The first major BR sub-brand to appear was InterCity. This was augmented with the InterCity 125 brand in 1976, in conjunction with the introduction of the InterCity 125 High Speed Train.
In the late 1980s and early 1990s, new multiple-unit train designs being introduced to replace rolling stock also brought new brand names; these were often linked to other branding exercises, such as the Networker which was built for Network SouthEast.
In preparation for privatisation, the freight sectors were further split into smaller business functions; these were as regional splits of Trainload Freight or further splits along customer market, such as inter-modal traffic, each with their own branding. With almost all freight businesses going straight to EWS, most of these brands were short lived.
Merseyrail - a passenger service brand for Merseyside
Network NorthWest - passenger service brand paralleling Network SouthEast for Greater Manchester and Lancashire, introduced in 1989[1] as part of Regional Railways. After a few years, it was replaced by the Regional Railways branding
Regional Railways (originally Provincial) - other passenger services in England and Wales, often suffixed by a regional description, e.g. Regional Railways North West
Ryde Rail - passenger services on the Isle of Wight (Ryde - Shanklin) 1985–1989.[2] Part of Network SouthEast from 1987.
ScotRail - passenger services within Scotland (officially part of Regional Railways, but with a distinct identity)
Strathclyde Transport - brand operated by ScotRail on behalf of Strathclyde Regional Council. Strathclyde transport operating commuter services within Greater Glasgow and the wider Strathclyde area; it had its own distinct livery (orange/black from 1983, carmine/cream from 1997 onward). The brand survived privatisation and was later shortened to SPT; it disappeared completely when responsibility for co-ordinating rail services was taken away from SPT following the Transport (Scotland) Act 2005 when Strathclyde Passenger Transport Executive (and Authority), along with the WESTRANS voluntary regional transport partnership, were replaced by the Strathclyde Partnership for Transport
Tynerail and Tynerider - passenger service brand for Tyneside (pre-Tyne & Wear Metro).
Express passenger services
Alphaline - sub-brand of Regional Railways, for regional express services on secondary routes, operated using 90 mph Class 158 trains, complementing the InterCity network
Eurostar - an international high speed passenger train service connecting London with Paris and Brussels through the Channel Tunnel, using Network SouthEast main line tracks in England
InterCity - high-speed express trains connecting major towns and cities
TransPennine Express - sub-brand of Regional Railways, for regional express services on secondary routes in the North East, complementing the InterCity network.
Other services
Motorail - long-distance passenger services that also carried cars (operated as part of InterCity)
Pullman - first class carriages in InterCity trains, offering a full at-seat catering service (mainly marketed to business travellers)

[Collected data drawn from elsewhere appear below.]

`src/rtl/i2r_pkg.sv`:
```
`timescale 1ns / 1ps
// ----------------------------------------------------------------------------
// i2r_pkg: shared types and tables for the integer to Roman numeral converter
// Decimal step thresholds, numeral letters per digit position, queue entry
// and controller state types.
// ----------------------------------------------------------------------------
package i2r_pkg;

	localparam int ValueW  = 12;
	localparam int SymbolW = 8;
	localparam int DigitW  = 4;
	localparam int NumDigits = 4;
	localparam int ThreshW = 14;

	localparam logic [ValueW-1:0] TopValue = 12'd3999;

	// Index of the digit slot: 0 thousands, 1 hundreds, 2 tens, 3 ones
	typedef logic [1:0] pos_t;
	typedef logic [DigitW-1:0] digit_t;

	localparam pos_t PosThousands = 2'd0;
	localparam pos_t PosTens      = 2'd2;
	localparam pos_t PosOnes      = 2'd3;

	localparam logic [SymbolW-1:0] SymNone = 8'd0;

	// k times the weight of the thousands, hundreds and tens steps, k = 0..9
	localparam logic [ThreshW-1:0] THRESH [0:2][0:9] = '{
		'{14'd0, 14'd1000, 14'd2000, 14'd3000, 14'd4000,
		  14'd5000, 14'd6000, 14'd7000, 14'd8000, 14'd9000},
		'{14'd0, 14'd100, 14'd200, 14'd300, 14'd400,
		  14'd500, 14'd600, 14'd700, 14'd800, 14'd900},
		'{14'd0, 14'd10, 14'd20, 14'd30, 14'd40,
		  14'd50, 14'd60, 14'd70, 14'd80, 14'd90}
	};

	// Unit, five and ten letters for each digit position
	localparam logic [SymbolW-1:0] ONE_CH  [0:3] = '{8'h4D, 8'h43, 8'h58, 8'h49};
	localparam logic [SymbolW-1:0] FIVE_CH [0:3] = '{8'h00, 8'h44, 8'h4C, 8'h56};
	localparam logic [SymbolW-1:0] TEN_CH  [0:3] = '{8'h00, 8'h4D, 8'h43, 8'h58};

	typedef struct packed {
		logic                           invalid;
		logic [NumDigits-1:0][DigitW-1:0] digits;
	} entry_t;

	typedef enum logic [1:0] {
		F_IDLE,
		F_SPLIT,
		F_PUSH
	} front_state_t;

	typedef enum logic {
		B_IDLE,
		B_RUN
	} back_state_t;

	// Number of letters a decimal digit takes
	function automatic logic [2:0] run_len(input digit_t d);
		logic [2:0] n;
		unique case (d)
			4'd0: n = 3'd0;
			4'd1, 4'd5: n = 3'd1;
			4'd2, 4'd4, 4'd6, 4'd9: n = 3'd2;
			4'd3, 4'd7: n = 3'd3;
			4'd8: n = 3'd4;
			default: n = 3'd0;
		endcase
		return n;
	endfunction

	// Letter j of digit d at position p
	function automatic logic [SymbolW-1:0] glyph(input pos_t p, input digit_t d,
		input logic [1:0] j);
		logic [SymbolW-1:0] ch;
		unique case (d)
			4'd1, 4'd2, 4'd3: ch = ONE_CH[p];
			4'd4: ch = (j == 2'd0) ? ONE_CH[p] : FIVE_CH[p];
			4'd5: ch = FIVE_CH[p];
			4'd6, 4'd7, 4'd8: ch = (j == 2'd0) ? FIVE_CH[p] : ONE_CH[p];
			4'd9: ch = (j == 2'd0) ? ONE_CH[p] : TEN_CH[p];
			default: ch = SymNone;
		endcase
		return ch;
	endfunction

endpackage

```
`src/rtl/i2r_if.sv`:
```
`timescale 1ns / 1ps
// ----------------------------------------------------------------------------
// i2r_if: channel interfaces of the Roman numeral converter
// Value channel in, character channel out; valid/ready handshake.
// ----------------------------------------------------------------------------
interface i2r_value_if;
	import i2r_pkg::*;

	logic              valid;
	logic              ready;
	logic [ValueW-1:0] value;

	modport source(output valid, output value, input ready);
	modport sink(input valid, input value, output ready);
endinterface

interface i2r_char_if;
	import i2r_pkg::*;

	logic               valid;
	logic               ready;
	logic [SymbolW-1:0] symbol;
	logic               last;
	logic               invalid;

	modport source(output valid, output symbol, output last, output invalid, input ready);
	modport sink(input valid, input symbol, input last, input invalid, output ready);
endinterface

```
`src/rtl/i2r_front.sv`:
```
`timescale 1ns / 1ps
// ----------------------------------------------------------------------------
// i2r_front: input stage of the Roman numeral converter
// Range-checks each value, splits one in range into decimal digits, one
// digit a cycle with tens and ones together, then hands the entry to the queue.
// ----------------------------------------------------------------------------
module i2r_front (
	input  logic            clk,
	input  logic            arst_n,
	i2r_value_if.sink       num,
	output logic            push,
	output i2r_pkg::entry_t push_entry,
	input  logic            full
);
	import i2r_pkg::*;

	front_state_t      state_q, state_d;
	logic [ValueW-1:0] rem_q;
	logic [1:0]        step_q;
	entry_t            entry_q;

	logic              take;
	logic              bad_c;
	digit_t            digit_c;
	logic [ThreshW-1:0] rem_ext;
	logic [ThreshW-1:0] rem_next;

	assign take  = num.valid && num.ready;
	assign bad_c = (num.value == '0) || (num.value > TopValue);

	// Find the digit of the current step: largest k with k*weight <= remainder
	always_comb begin
		rem_ext = {{(ThreshW-ValueW){1'b0}}, rem_q};
		digit_c = '0;
		for (int k = 1; k < 10; k++) begin
			if (rem_ext >= THRESH[step_q][k]) begin
				digit_c = DigitW'(k);
			end
		end
		rem_next = rem_ext - THRESH[step_q][digit_c];
	end

	// Hold state
	always_ff @(posedge clk or negedge arst_n) begin
		if (!arst_n) begin
			state_q <= F_IDLE;
		end else begin
			state_q <= state_d;
		end
	end

	// Next state and handshake outputs
	always_comb begin
		state_d    = state_q;
		num.ready  = 1'b0;
		push       = 1'b0;
		push_entry = entry_q;
		unique case (state_q)
			F_IDLE: begin
				num.ready = 1'b1;
				if (num.valid) begin
					state_d = bad_c ? F_PUSH : F_SPLIT;
				end
			end
			F_SPLIT: begin
				if (step_q == PosTens) begin
					state_d = F_PUSH;
				end
			end
			F_PUSH: begin
				if (!full) begin
					push    = 1'b1;
					state_d = F_IDLE;
				end
			end
			default: state_d = F_IDLE;
		endcase
	end

	// Load the value, then peel off one digit a cycle
	always_ff @(posedge clk or negedge arst_n) begin
		if (!arst_n) begin
			step_q <= PosThousands;
		end else if (take) begin
			step_q <= PosThousands;
		end else if (state_q == F_SPLIT) begin
			step_q <= step_q + 2'd1;
		end
	end

	always_ff @(posedge clk) begin
		if (take) begin
			rem_q           <= num.value;
			entry_q.invalid <= bad_c;
			entry_q.digits  <= '0;
		end else if (state_q == F_SPLIT) begin
			rem_q                  <= rem_next[ValueW-1:0];
			entry_q.digits[step_q] <= digit_c;
			if (step_q == PosTens) begin
				entry_q.digits[PosOnes] <= rem_next[DigitW-1:0];
			end
		end
	end

endmodule

```
`src/rtl/i2r_queue.sv`:
```
`timescale 1ns / 1ps
// ----------------------------------------------------------------------------
// i2r_queue: two-entry queue between the front and back stages
// Holds split values so that digit extraction runs ahead of emission.
// ----------------------------------------------------------------------------
module i2r_queue (
	input  logic            clk,
	input  logic            arst_n,
	input  logic            push,
	input  i2r_pkg::entry_t push_entry,
	output logic            full,
	input  logic            pop,
	output i2r_pkg::entry_t pop_entry,
	output logic            empty
);
	import i2r_pkg::*;

	entry_t     slot_q [0:1];
	logic       wr_q;
	logic       rd_q;
	logic [1:0] count_q;

	assign full      = (count_q == 2'd2);
	assign empty     = (count_q == 2'd0);
	assign pop_entry = slot_q[rd_q];

	// Advance pointers and fill count
	always_ff @(posedge clk or negedge arst_n) begin
		if (!arst_n) begin
			wr_q    <= 1'b0;
			rd_q    <= 1'b0;
			count_q <= 2'd0;
		end else begin
			if (push) begin
				wr_q <= ~wr_q;
			end
			if (pop) begin
				rd_q <= ~rd_q;
			end
			unique case ({push, pop})
				2'b10:   count_q <= count_q + 2'd1;
				2'b01:   count_q <= count_q - 2'd1;
				default: count_q <= count_q;
			endcase
		end
	end

	// Store entries
	always_ff @(posedge clk) begin
		if (push) begin
			slot_q[wr_q] <= push_entry;
		end
	end

endmodule

```
`src/rtl/i2r_back.sv`:
```
`timescale 1ns / 1ps
// ----------------------------------------------------------------------------
// i2r_back: emission stage of the Roman numeral converter
// Walks the nonzero digits of a queued entry and emits one numeral letter
// per cycle into an output register while the output is not stalled.
// ----------------------------------------------------------------------------
module i2r_back (
	input  logic            clk,
	input  logic            arst_n,
	output logic            pop,
	input  i2r_pkg::entry_t pop_entry,
	input  logic            empty,
	i2r_char_if.source      chars
);
	import i2r_pkg::*;

	back_state_t  state_q, state_d;
	entry_t       cur_q;
	pos_t         pos_q;
	logic [1:0]   idx_q;

	logic               out_valid_q;
	logic [SymbolW-1:0] out_symbol_q;
	logic               out_last_q;
	logic               out_invalid_q;

	logic               adv;
	digit_t             dig_c;
	logic               more_c;
	pos_t               next_pos_c;
	pos_t               first_pos_c;
	logic               digit_end_c;
	logic               last_c;
	logic [SymbolW-1:0] sym_c;

	assign adv = !out_valid_q || chars.ready;

	// First nonzero digit of the incoming entry
	always_comb begin
		first_pos_c = PosOnes;
		for (int p = NumDigits - 1; p >= 0; p--) begin
			if (pop_entry.digits[p] != '0) begin
				first_pos_c = pos_t'(p);
			end
		end
	end

	// Next nonzero digit after the current one, and the letter to emit now
	always_comb begin
		dig_c      = cur_q.digits[pos_q];
		more_c     = 1'b0;
		next_pos_c = pos_q;
		for (int p = NumDigits - 1; p >= 0; p--) begin
			if ((pos_t'(p) > pos_q) && (cur_q.digits[p] != '0)) begin
				more_c     = 1'b1;
				next_pos_c = pos_t'(p);
			end
		end
		digit_end_c = ({1'b0, idx_q} == run_len(dig_c) - 3'd1);
		last_c      = cur_q.invalid || (digit_end_c && !more_c);
		sym_c       = cur_q.invalid ? SymNone : glyph(pos_q, dig_c, idx_q);
	end

	// Hold state
	always_ff @(posedge clk or negedge arst_n) begin
		if (!arst_n) begin
			state_q <= B_IDLE;
		end else begin
			state_q <= state_d;
		end
	end

	// Next state and queue pop
	always_comb begin
		state_d = state_q;
		pop     = 1'b0;
		unique case (state_q)
			B_IDLE: begin
				if (!empty) begin
					pop     = 1'b1;
					state_d = B_RUN;
				end
			end
			B_RUN: begin
				if (adv && last_c) begin
					state_d = B_IDLE;
				end
			end
			default: state_d = B_IDLE;
		endcase
	end

	// Load an entry and step through its letters
	always_ff @(posedge clk) begin
		if (pop) begin
			cur_q <= pop_entry;
			pos_q <= first_pos_c;
			idx_q <= 2'd0;
		end else if (state_q == B_RUN && adv) begin
			if (digit_end_c) begin
				pos_q <= next_pos_c;
				idx_q <= 2'd0;
			end else begin
				idx_q <= idx_q + 2'd1;
			end
		end
	end

	// Output register: fill on advance, drop when taken
	always_ff @(posedge clk or negedge arst_n) begin
		if (!arst_n) begin
			out_valid_q <= 1'b0;
		end else if (state_q == B_RUN && adv) begin
			out_valid_q <= 1'b1;
		end else if (chars.ready) begin
			out_valid_q <= 1'b0;
		end
	end

	always_ff @(posedge clk) begin
		if (state_q == B_RUN && adv) begin
			out_symbol_q  <= sym_c;
			out_last_q    <= last_c;
			out_invalid_q <= cur_q.invalid;
		end
	end

	assign chars.valid   = out_valid_q;
	assign chars.symbol  = out_symbol_q;
	assign chars.last    = out_last_q;
	assign chars.invalid = out_invalid_q;

endmodule

```
`src/rtl/integer_to_roman_numeral.sv`:
```
`timescale 1ns / 1ps
// ----------------------------------------------------------------------------
// integer_to_roman_numeral: binary value to Roman numeral character stream
//
//   channel | dir | fields                      | transaction
//   num     | in  | value[11:0]                 | one number to convert
//   chars   | out | symbol[7:0], last, invalid  | one numeral letter
//
// The front accepts a value, takes three compare steps and hands it off;
// a value out of range skips the compare steps. The back loads an entry,
// then emits one letter per cycle while the output is not stalled. The
// slower of the two sides sets the rate at which values pass through.
// A value of 0 or above 3999 yields one letter 0 with last and invalid set.
// Output stalls hold the back; the two-entry queue lets the front run ahead.
// Reset clears all control state; no clearing pass is needed.
// ----------------------------------------------------------------------------
module integer_to_roman_numeral (
	input  logic       clk,
	input  logic       arst_n,
	i2r_value_if.sink  num,
	i2r_char_if.source chars
);
	import i2r_pkg::*;

	logic   push;
	logic   pop;
	logic   full;
	logic   empty;
	entry_t push_entry;
	entry_t pop_entry;

	// Range check and digit split
	i2r_front u_front (
		.clk        (clk),
		.arst_n     (arst_n),
		.num        (num),
		.push       (push),
		.push_entry (push_entry),
		.full       (full)
	);

	// Decouple split from emission
	i2r_queue u_queue (
		.clk        (clk),
		.arst_n     (arst_n),
		.push       (push),
		.push_entry (push_entry),
		.full       (full),
		.pop        (pop),
		.pop_entry  (pop_entry),
		.empty      (empty)
	);

	// Letter emission
	i2r_back u_back (
		.clk       (clk),
		.arst_n    (arst_n),
		.pop       (pop),
		.pop_entry (pop_entry),
		.empty     (empty),
		.chars     (chars)
	);

endmodule

```
`src/flat_wrapper.sv`:
```
// flat-port wrapper written by rule: the top's interface ports become plain ports
module integer_to_roman_numeral_flat import i2r_pkg::*;
  (clk, arst_n, num_valid, num_value, num_ready, chars_valid, chars_symbol, chars_last, chars_invalid, chars_ready);
  i2r_value_if num_i ();
  i2r_char_if chars_i ();
  input  logic clk;
  input  logic arst_n;
  input wire logic [$bits(num_i.valid)-1:0] num_valid;
  input wire logic [$bits(num_i.value)-1:0] num_value;
  output wire logic [$bits(num_i.ready)-1:0] num_ready;
  output wire logic [$bits(chars_i.valid)-1:0] chars_valid;
  output wire logic [$bits(chars_i.symbol)-1:0] chars_symbol;
  output wire logic [$bits(chars_i.last)-1:0] chars_last;
  output wire logic [$bits(chars_i.invalid)-1:0] chars_invalid;
  input wire logic [$bits(chars_i.ready)-1:0] chars_ready;
  assign num_i.valid = num_valid;
  assign num_i.value = num_value;
  assign num_ready = num_i.ready;
  assign chars_valid = chars_i.valid;
  assign chars_symbol = chars_i.symbol;
  assign chars_last = chars_i.last;
  assign chars_invalid = chars_i.invalid;
  assign chars_i.ready = chars_ready;
  integer_to_roman_numeral u_core (.clk(clk), .arst_n(arst_n), .num(num_i), .chars(chars_i));
endmodule
```
`config.mk`:
```
export PLATFORM = sky130hd
export DESIGN_NAME = integer_to_roman_numeral_flat
export DESIGN_NICKNAME = d
export VERILOG_FILES = /design/src/rtl/i2r_pkg.sv /design/src/rtl/i2r_if.sv /design/src/rtl/i2r_front.sv /design/src/rtl/i2r_queue.sv /design/src/rtl/i2r_back.sv /design/src/rtl/integer_to_roman_numeral.sv /design/src/flat_wrapper.sv
export SDC_FILE = /design/constraint.sdc
export NUM_CORES = 1
export LEC_CHECK = 0
export BUFFER_PORTS_ARGS = -buffer_cell sky130_fd_sc_hd__buf_4
export CAP_MARGIN = 10
export CORE_ASPECT_RATIO = 0.9
export CORE_UTILIZATION = 50
export DETAILED_ROUTE_END_ITERATION = 8
export PLACE_DENSITY = 0.67
export SYNTH_ARGS = -nofsm -noshare
export SYNTH_HDL_FRONTEND = slang
export SYNTH_SLANG_ARGS = --single-unit
```
`constraint.sdc`:
```
create_clock -name clk -period 9.15 [get_ports clk]
set_clock_uncertainty 0.1 [all_clocks]
set_input_delay 2.2875 -clock clk [delete_from_list [all_inputs] [get_ports clk]]
set_output_delay 2.2875 -clock clk [all_outputs]
set_load 0.02 [all_outputs]
```
# Word level (Yosys, flattened, before mapping)
# Memories as Yosys holds them, arrays and structs flattened.
# Cells that the tools add are included.
dict set report word_totals {
  reg_bits 70
  mem_bits_rw 34
  romBits 48
  input_bits 16
  out_inout_bits 12
  wordCells 181
  n_memories 2
}
dict set report op_classes {
  add_sub_neg 6
  n_lt_le_gt_ge 20
  n_eq_ne 19
  muxes 70
  n_bitwise 6
  n_reduce_logical 35
}
# memory words word_bits read_ports rd_ports_with_merged_regs write_ports line
set memory_table {}
lappend memory_table {{(no name shown)} 16 3 1 0 0 i2r_pkg.sv:61} ;# unique case (d)
lappend memory_table {u_core.u_queue.slot_q 2 17 1 0 1 i2r_queue.sv:18} ;# entry_t slot_q [0:1];
# operator count
set op_table {}
lappend op_table {{$bmux 140 s2} 1}
lappend op_table {{$mux 140} 2}
lappend op_table {{$ge 12x14->1} 9}
lappend op_table {{$mux 8} 9}
lappend op_table {{$bmux 14 s4} 1}
lappend op_table {{$bmux 8 s2} 3}
lappend op_table {{$mux 12} 4}
lappend op_table {{$pmux 8 s5} 1}
lappend op_table {{$mux 2} 18}
lappend op_table {{$mux 4} 9}
lappend op_table {{$reduce_bool 4->1} 7}
lappend op_table {{$bwmux 16} 1}
lappend op_table {{$eq 4x3->1 const B} 4}
lappend op_table {{$mux 1} 16}
lappend op_table {{$gt 12x12->1 const B} 1}
lappend op_table {{$logic_not 12->1} 1}
lappend op_table {{$sub 12x12->12} 1}
lappend op_table {{$reduce_bool 2->1} 5}
lappend op_table {{$logic_and 1x1->1} 9}
lappend op_table {{$bmux 4 s2} 1}
lappend op_table {{$demux 4 s2} 1}
lappend op_table {{$eq 2x2->1 const B} 4}
lappend op_table {{$eq 4x2->1 const B} 2}
lappend op_table {{$eq 4x4->1 const B} 2}
lappend op_table {{26 further kinds} 44}

# Logic depth before layout (Yosys ltp)
dict set report depth {
  depth_word 21
  mapped_depth 27
  ltp_nobuf 23
}

# Hierarchy
# Synthesis repeated with hierarchy kept, for this count alone.
dict set report unflattened {
  cells_unflattened 637
  hier_area_um2 6656.4
}
# mod instances cells_each area_per_inst_um2 seq_area_each_um2
set by_module_without_submodules {}
lappend by_module_without_submodules {i2r_front 1 422 3417.0 810.8}
lappend by_module_without_submodules {i2r_back 1 146 1778.0 900.9}
lappend by_module_without_submodules {i2r_queue 1 69 1461.4 1121.1}

# Worst setup path before layout
# No wires, ideal clock.
dict set report synth_timing {
  path_type {register to register}
  startpoint {register u_core.u_front.step_q[1]}
  endpoint {register u_core.u_front.rem_q[11] (data pin)}
  setup_ns 0.255
  t_arrival_ns 5.997
  t_required_ns 8.795
  slack_ns 2.798
  path_stages_with_launch 27
  path_buffers 4
  synth_period_minus_slack_ns 6.352
  path_cell_list {dfrtp_1 -> inv_1 -> ha_1 -> clkbuf_1 -> clkbuf_1 -> clkinv_1 -> ha_1 -> buf_4 -> nand2_1 -> or4b_1 -> o211ai_2 -> nand3b_1 -> a21oi_2 -> buf_4 -> mux2i_1 -> nor2_1 -> a31oi_1 -> ha_1 -> o21a_1 -> o21a_1 -> o21a_1 -> o21a_1 -> o21a_1 -> o41ai_1 -> o21ai_0 -> a211oi_1 -> and3b_1}
}
dict set report synth_between {
  elab_chain_cells 21
  word_cells_on_any_way 29
  cone_classes {1 x add/sub; 9 x order compare; 17 x mux; 2 x bitwise}
}
# element line
set synth_lines {}
lappend synth_lines {{start: declaration} i2r_front.sv:19} ;# logic [1:0] step_q;
lappend synth_lines {{start signal: assignment} i2r_front.sv:83} ;# step_q <= PosThousands;
lappend synth_lines {{start signal: assignment} i2r_front.sv:85} ;# step_q <= PosThousands;
lappend synth_lines {{start signal: assignment} i2r_front.sv:87} ;# step_q <= step_q + 2'd1;
lappend synth_lines {{$not 2->3 (not written as such) (*)} {i2r_front.sv:36, i2r_front.sv:40}}
lappend synth_lines {{$bmux 140 s2 (*)} {i2r_front.sv:36, i2r_front.sv:40}}
lappend synth_lines {{$mux 140 (not written as such) (*) (2 in a row)} i2r_front.sv:36} ;# if (rem_ext >= THRESH[step_q][k]) begin
lappend synth_lines {{$ge 12x14->1} i2r_front.sv:36}
lappend synth_lines {{$mux 1} i2r_front.sv:36}
lappend synth_lines {{$mux 2 (2 in a row)} i2r_front.sv:36}
lappend synth_lines {{$mux 4 (6 in a row)} i2r_front.sv:36}
lappend synth_lines {{$not 4->5 (not written as such)} i2r_front.sv:40} ;# rem_next = rem_ext - THRESH[step_q][digit_c];
lappend synth_lines {{$bmux 14 s4 (*)} i2r_front.sv:40}
lappend synth_lines {{$mux 12 (not written as such) (*) (2 in a row)} i2r_front.sv:40}
lappend synth_lines {{$sub 12x12->12 (*)} i2r_front.sv:40}
lappend synth_lines {{$mux 12 (*)} i2r_front.sv:96} ;# end else if (state_q == F_SPLIT) begin
lappend synth_lines {{$mux 12 (*)} i2r_front.sv:92} ;# if (take) begin
lappend synth_lines {{end signal: assignment} i2r_front.sv:93} ;# rem_q <= num.value;
lappend synth_lines {{end signal: assignment} i2r_front.sv:97} ;# rem_q <= rem_next[ValueW-1:0];
lappend synth_lines {{end: declaration} i2r_front.sv:18} ;# logic [ValueW-1:0] rem_q;
# Mark *: on every way between the ends. The rest lies on a longest branch, timed or not. The select of a mux whose other input is x is not followed.
# A chain may end at the register's enable or synchronous reset.

# Worst setup path after layout
# Ends and elaborated chain as after synthesis.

Railair - through ticketing service for coach links to airports
^The Clubman was never operated by British Rail. Network SouthEast planned it for their new service to Birmingham, via the Chiltern Main Line, and nicknamed it the Clubman; however, privatisation intervened. In 1996, new private operators Chiltern Railways (former Chiltern Line managers) ordered five Class 168/0s, which were only cosmetically different from the units planned by NSE.
^The InterCity 225 is not a multiple unit; sets are made up of a single Class 91 electric locomotive, nine Mark 4 coaches and a Mark 4 Driving Van Trailer.